377518 Power Dissipation and Power Numbers for a Retreat-Blade Impeller in a Torispherical-Bottomed Pharmaceutical Reactor Vessel Under Different Baffling Configurations
In the pharmaceutical industry, glass-lined reactors and vessels are often utilized to carry out a variety of different unit operations and especially reactions. Within these systems, the vessel impeller, and baffle(s) are typically glass-lined in order to provide superior corrosion resistance, prevent product contamination, and enhance cleanability. Because of the fabrication issues associated with glass lining metal surfaces, including baffles and impellers, these reactors are typically equipped with a single retreat-blade impeller (RBI) placed close to the tank bottom and a single baffle mounted from the top. Despite their common use in industry, these systems have received relatively little attention.
In this study, the power dissipation and the Power Number, Po, were experimentally obtained and computationally predicted in a 60-L scale-down version of a full-scale reactor for pharmaceutical production provided with a torispherical bottom, a RBI, and a single beavertail baffle, in order to simulate a geometrically similar production reactor. In addition, different baffling configurations were studied, i.e., fully baffled and unbaffled systems. Water and sucrose solutions of different viscosity were used to examine a wide range of Reynolds Numbers (Re). At lower Re values (Re~100) all systems produced similar Po values irrespective of baffling. However, as Re increased, Po for the unbaffled and, to a more limited extent, unbaffled systems decreased appreciably with respect to the Po for the fully baffled system. Po was found to be constant at 0.73 for the fully baffled system at high Re. For the unbaffled system Po decreased with Re over the entire Re range explored here (100<Re<300,000), asymptotically approaching the 0.2-0.25 value. Po for the partially baffled system was intermediate between the other two cases, with Po approaching the ~0.5 value at high Re.

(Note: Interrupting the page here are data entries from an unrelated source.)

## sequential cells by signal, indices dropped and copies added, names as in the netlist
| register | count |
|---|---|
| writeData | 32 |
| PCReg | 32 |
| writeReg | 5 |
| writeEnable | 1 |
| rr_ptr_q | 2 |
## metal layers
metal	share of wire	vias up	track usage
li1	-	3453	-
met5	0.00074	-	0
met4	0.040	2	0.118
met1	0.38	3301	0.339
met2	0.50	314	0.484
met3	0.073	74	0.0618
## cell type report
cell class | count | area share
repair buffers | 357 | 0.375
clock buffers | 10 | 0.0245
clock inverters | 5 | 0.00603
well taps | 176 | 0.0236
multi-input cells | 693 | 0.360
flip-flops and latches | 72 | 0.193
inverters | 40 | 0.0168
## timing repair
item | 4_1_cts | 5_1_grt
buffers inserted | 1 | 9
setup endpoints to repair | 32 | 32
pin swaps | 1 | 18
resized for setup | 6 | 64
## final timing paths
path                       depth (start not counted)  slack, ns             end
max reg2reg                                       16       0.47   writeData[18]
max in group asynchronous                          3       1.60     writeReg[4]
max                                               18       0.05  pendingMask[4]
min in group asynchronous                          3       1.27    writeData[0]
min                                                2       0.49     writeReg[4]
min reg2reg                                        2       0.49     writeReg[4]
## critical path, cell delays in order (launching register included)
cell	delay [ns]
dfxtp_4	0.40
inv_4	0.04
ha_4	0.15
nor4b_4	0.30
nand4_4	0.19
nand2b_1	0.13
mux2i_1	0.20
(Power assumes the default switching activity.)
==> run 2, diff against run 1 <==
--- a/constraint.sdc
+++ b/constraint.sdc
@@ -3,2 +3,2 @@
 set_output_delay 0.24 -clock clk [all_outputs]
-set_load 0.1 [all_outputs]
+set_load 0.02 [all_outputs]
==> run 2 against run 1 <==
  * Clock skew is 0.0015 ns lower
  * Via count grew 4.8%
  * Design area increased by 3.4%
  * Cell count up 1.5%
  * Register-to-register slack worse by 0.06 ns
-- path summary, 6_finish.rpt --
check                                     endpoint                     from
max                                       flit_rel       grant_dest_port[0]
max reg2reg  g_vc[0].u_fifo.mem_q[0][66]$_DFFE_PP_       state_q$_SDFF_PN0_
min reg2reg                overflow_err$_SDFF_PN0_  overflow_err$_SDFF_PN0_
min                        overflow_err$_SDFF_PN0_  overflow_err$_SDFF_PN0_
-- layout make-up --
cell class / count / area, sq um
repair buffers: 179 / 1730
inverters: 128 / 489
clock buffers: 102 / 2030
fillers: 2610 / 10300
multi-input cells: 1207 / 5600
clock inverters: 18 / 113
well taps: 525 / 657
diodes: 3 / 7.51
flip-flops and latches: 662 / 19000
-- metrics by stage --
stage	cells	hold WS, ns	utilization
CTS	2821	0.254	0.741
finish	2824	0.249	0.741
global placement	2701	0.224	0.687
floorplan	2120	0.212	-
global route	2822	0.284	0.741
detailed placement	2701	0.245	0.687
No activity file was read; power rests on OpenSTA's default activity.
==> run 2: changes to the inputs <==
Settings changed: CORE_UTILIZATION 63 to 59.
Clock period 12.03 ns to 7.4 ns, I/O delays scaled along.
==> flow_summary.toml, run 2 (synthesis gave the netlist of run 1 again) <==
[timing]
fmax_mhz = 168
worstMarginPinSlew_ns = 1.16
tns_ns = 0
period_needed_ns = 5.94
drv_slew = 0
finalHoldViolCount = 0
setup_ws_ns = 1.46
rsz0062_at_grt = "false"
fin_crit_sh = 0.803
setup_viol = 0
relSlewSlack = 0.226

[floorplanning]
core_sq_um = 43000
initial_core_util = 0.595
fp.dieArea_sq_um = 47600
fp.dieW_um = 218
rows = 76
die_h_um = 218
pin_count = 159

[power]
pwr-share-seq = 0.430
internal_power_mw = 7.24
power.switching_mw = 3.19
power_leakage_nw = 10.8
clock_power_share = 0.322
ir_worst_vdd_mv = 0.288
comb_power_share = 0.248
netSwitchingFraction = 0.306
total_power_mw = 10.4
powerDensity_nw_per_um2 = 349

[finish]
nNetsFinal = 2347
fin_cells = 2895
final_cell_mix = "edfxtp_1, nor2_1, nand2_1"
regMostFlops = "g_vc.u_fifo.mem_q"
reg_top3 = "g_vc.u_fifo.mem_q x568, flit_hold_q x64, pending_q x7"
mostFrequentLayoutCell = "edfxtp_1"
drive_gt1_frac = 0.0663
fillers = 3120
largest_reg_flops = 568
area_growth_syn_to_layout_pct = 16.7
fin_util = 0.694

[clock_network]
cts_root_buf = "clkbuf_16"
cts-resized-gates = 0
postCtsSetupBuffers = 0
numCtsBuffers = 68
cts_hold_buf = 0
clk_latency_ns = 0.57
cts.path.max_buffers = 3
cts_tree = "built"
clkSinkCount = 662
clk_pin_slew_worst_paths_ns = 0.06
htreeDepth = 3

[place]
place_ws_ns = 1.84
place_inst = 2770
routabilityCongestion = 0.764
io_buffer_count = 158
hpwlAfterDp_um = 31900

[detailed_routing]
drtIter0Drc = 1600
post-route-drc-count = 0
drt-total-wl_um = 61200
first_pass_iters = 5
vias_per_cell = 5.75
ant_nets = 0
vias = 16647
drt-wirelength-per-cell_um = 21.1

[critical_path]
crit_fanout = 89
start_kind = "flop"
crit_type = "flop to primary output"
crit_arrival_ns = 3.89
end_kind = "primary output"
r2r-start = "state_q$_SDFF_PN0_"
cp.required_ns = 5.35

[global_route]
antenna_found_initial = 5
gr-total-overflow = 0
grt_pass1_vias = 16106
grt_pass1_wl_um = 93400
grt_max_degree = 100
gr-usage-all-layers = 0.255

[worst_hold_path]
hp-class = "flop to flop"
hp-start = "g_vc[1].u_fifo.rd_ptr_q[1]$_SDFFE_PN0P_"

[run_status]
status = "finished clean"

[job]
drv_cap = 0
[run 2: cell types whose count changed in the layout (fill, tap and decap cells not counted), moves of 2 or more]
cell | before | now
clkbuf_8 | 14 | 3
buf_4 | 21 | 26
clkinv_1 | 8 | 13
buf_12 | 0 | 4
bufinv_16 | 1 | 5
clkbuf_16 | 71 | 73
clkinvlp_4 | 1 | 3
<file path="config.mk">
export PLATFORM = sky130hd
export DESIGN_NAME = fp_exp_update_pipe_flat
export DESIGN_NICKNAME = d
export VERILOG_FILES = /design/src/rtl/fp_exp_update_if.sv /design/src/rtl/fp_exp_update_pipe.sv /design/src/flat_wrapper.sv
export SDC_FILE = /design/constraint.sdc
export NUM_CORES = 1
export LEC_CHECK = 0
export ABC_AREA = 1
export CORE_MARGIN = 2
export CORE_UTILIZATION = 30
export CTS_BUF_LIST = sky130_fd_sc_hd__clkbuf_8
export DETAILED_ROUTE_END_ITERATION = 10
export PLACE_DENSITY = 0.79
export SLEW_MARGIN = 20
export SYNTH_ARGS = -nofsm -noshare
export SYNTH_HDL_FRONTEND = slang
export SYNTH_SLANG_ARGS = --single-unit
</file>
<file path="constraint.sdc">
create_clock -name clk -period 3.7 [get_ports clk]
set_input_delay 0.74 -clock clk [delete_from_list [all_inputs] [get_ports clk]]
set_output_delay 0.74 -clock clk [all_outputs]
set_load 0.05 [all_outputs]
</file>
`config.mk`:
```
export PLATFORM = sky130hd
export DESIGN_NAME = scene_sequencer
export DESIGN_NICKNAME = d
export VERILOG_FILES = /design/src/rtl/scene_pkg.sv /design/src/rtl/fade_scaler.sv /design/src/rtl/scene_sequencer.sv
export SDC_FILE = /design/constraint.sdc
export NUM_CORES = 1
export LEC_CHECK = 0
export BUFFER_PORTS_ARGS = -buffer_cell sky130_fd_sc_hd__buf_2
export CAP_MARGIN = 30
export CORE_ASPECT_RATIO = 0.6
export CORE_MARGIN = 2
export CORE_UTILIZATION = 35
export DETAILED_ROUTE_END_ITERATION = 8
export HOLD_SLACK_MARGIN = 0.03
export PLACE_DENSITY = 0.62
export SLEW_MARGIN = 20
export SYNTH_ARGS = -nofsm -noshare
export SYNTH_HDL_FRONTEND = slang
export SYNTH_HIERARCHICAL = 1
export SYNTH_SLANG_ARGS = --single-unit
```
`constraint.sdc`:
```
create_clock -name vga_clk -period 1.8 [get_ports vga_clk]
set_input_delay 0.27 -clock vga_clk [delete_from_list [all_inputs] [get_ports vga_clk]]
set_output_delay 0.27 -clock vga_clk [all_outputs]
set_load 0.05 [all_outputs]
```
### src/rtl/imem_loader.sv
// Boot loader: takes a length-framed word stream, writes it into the core's
// instruction RAM, then releases the core. Optional trailer check: LOADER_CHECKSUM_EN.
module imem_loader
  import rv_loader_pkg::*;
#(
  parameter int ADDR_W = LOADER_ADDR_W,
  parameter int DATA_W = LOADER_DATA_W,
  parameter int DEPTH  = LOADER_DEPTH
) (
  input  logic              clk,
  input  logic              reset,
  input  logic              start,
  input  logic              s_valid,
  input  logic [DATA_W-1:0] s_data,
  output logic              s_ready,
  output logic              mem_we,
  output logic [ADDR_W-1:0] mem_addr,
  output logic [DATA_W-1:0] mem_wdata,
  output logic              core_run,
  output logic              busy,
  output logic              done,
  output logic              err,
  output logic [ADDR_W:0]   words_loaded
);

  loader_state_e   state, state_nxt;
  logic [ADDR_W:0] len_q;
  logic            accept;
  logic            start_ok;
  logic            len_bad;
  logic            last_word;

  assign accept    = s_valid && s_ready;
  assign start_ok  = start && ((state == ST_IDLE) || (state == ST_RUN) || (state == ST_ERR));
  assign len_bad   = (s_data == '0) || ({1'b0, s_data} > (DATA_W + 1)'(DEPTH));
  assign last_word = (words_loaded + (ADDR_W + 1)'(1)) == len_q;

`ifdef LOADER_CHECKSUM_EN
  logic [CSUM_W-1:0] csum;
  logic              csum_ok;

  loader_checksum u_checksum (
    .clk    (clk),
    .reset  (reset),
    .clear  ((state == ST_IDLE) || start_ok),
    .enable ((state == ST_LOAD) && accept),
    .word   (s_data[CSUM_W-1:0]),
    .sum    (csum)
  );

  assign csum_ok = (s_data[CSUM_W-1:0] == csum);
`endif

  always_comb begin
    state_nxt = state;
    case (state)
      ST_IDLE, ST_RUN, ST_ERR: begin
        if (start) state_nxt = ST_LEN;
      end
      ST_LEN: begin
        if (accept) state_nxt = len_bad ? ST_ERR : ST_LOAD;
      end
      ST_LOAD: begin
`ifdef LOADER_CHECKSUM_EN
        if (accept && last_word) state_nxt = ST_CHECK;
`else
        if (accept && last_word) state_nxt = ST_RUN;
`endif
      end
`ifdef LOADER_CHECKSUM_EN
      ST_CHECK: begin
        if (accept) state_nxt = csum_ok ? ST_RUN : ST_ERR;
      end
`endif
      default: state_nxt = ST_IDLE;
    endcase
  end

  // Status flags follow the next state; core_run lags entry into RUN by one
  // cycle so the core only leaves reset after the final RAM write has landed.
  always_ff @(posedge clk) begin
    if (!reset) begin
      state        <= ST_IDLE;
      len_q        <= '0;
      s_ready      <= 1'b0;
      busy         <= 1'b0;
      done         <= 1'b0;
      err          <= 1'b0;
      core_run     <= 1'b0;
      mem_we       <= 1'b0;
      mem_addr     <= '0;
      mem_wdata    <= '0;
      words_loaded <= '0;
    end else begin
      state    <= state_nxt;
      s_ready  <= state_busy(state_nxt);
      busy     <= state_busy(state_nxt);
      done     <= (state_nxt == ST_RUN);
      err      <= (state_nxt == ST_ERR);
      core_run <= (state == ST_RUN) && (state_nxt == ST_RUN);
      mem_we   <= 1'b0;

      if ((state == ST_IDLE) || start_ok) begin
        words_loaded <= '0;
      end

      if ((state == ST_LEN) && accept) begin
        len_q <= s_data[ADDR_W:0];
      end

      if ((state == ST_LOAD) && accept) begin
        mem_we       <= 1'b1;
        mem_addr     <= words_loaded[ADDR_W-1:0];
        mem_wdata    <= s_data;
        words_loaded <= words_loaded + (ADDR_W + 1)'(1);
      end
    end
  end

endmodule

### config.mk
export PLATFORM = sky130hd
export DESIGN_NAME = imem_loader
export DESIGN_NICKNAME = d
export VERILOG_FILES = /design/src/rtl/rv_loader_pkg.sv /design/src/rtl/loader_checksum.sv /design/src/rtl/imem_loader.sv
export SDC_FILE = /design/constraint.sdc
export NUM_CORES = 1
export LEC_CHECK = 0
export ABC_CLOCK_PERIOD_IN_PS = 3500
export CAP_MARGIN = 20
export CORE_ASPECT_RATIO = 1.2
export CORE_UTILIZATION = 52
export CTS_CLUSTER_DIAMETER = 50
export DETAILED_ROUTE_END_ITERATION = 12
export GPL_ROUTABILITY_DRIVEN = 1
export PLACE_DENSITY = 0.9
export SYNTH_ARGS = -nofsm -noshare
export SYNTH_HDL_FRONTEND = slang
export SYNTH_HIERARCHICAL = 1
export SYNTH_SLANG_ARGS = --single-unit
### constraint.sdc
create_clock -name clk -period 3.5 [get_ports clk]
set_clock_uncertainty 0.1 [all_clocks]
set_input_delay 0.875 -clock clk [delete_from_list [all_inputs] [get_ports clk]]
set_output_delay 0.875 -clock clk [all_outputs]
set_load 0.05 [all_outputs]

Computational Fluid Dynamics (CFD) was used to model all the above-mentioned systems, but only at high Re, using different modeling approaches including single reference frame (SRF), multiple reference frame (MRF), and sliding mesh (SM) models. The k-ε turbulence model was used in all cases. The CFD simulations resulted in the prediction of the power dissipated by the impeller and therefore Po. These predictions were compared with the experimental results. In the fully baffled system, the predicted Po values using MRF modeling were in close agreement with the experimental results. In the partially baffled system, the results obtained with MRF modeling were very consistent with the experimental results. However, even better agreement was obtained when the much more computationally expensive SM modeling was used. Finally, the simpler SRF approach proved to be very appropriate to model the unbaffled system, and good agreement between the simulation predictions and the experimental results was obtained, but only if the surface deformation of the liquid-air interface typically observed in unbaffled systems was small.
Finally, the Po-vs.-Re experimental data were additionally fitted with a semiempirical equation whose parameters were adjusted for each baffling system. The resulting equations closely matched the experimental data.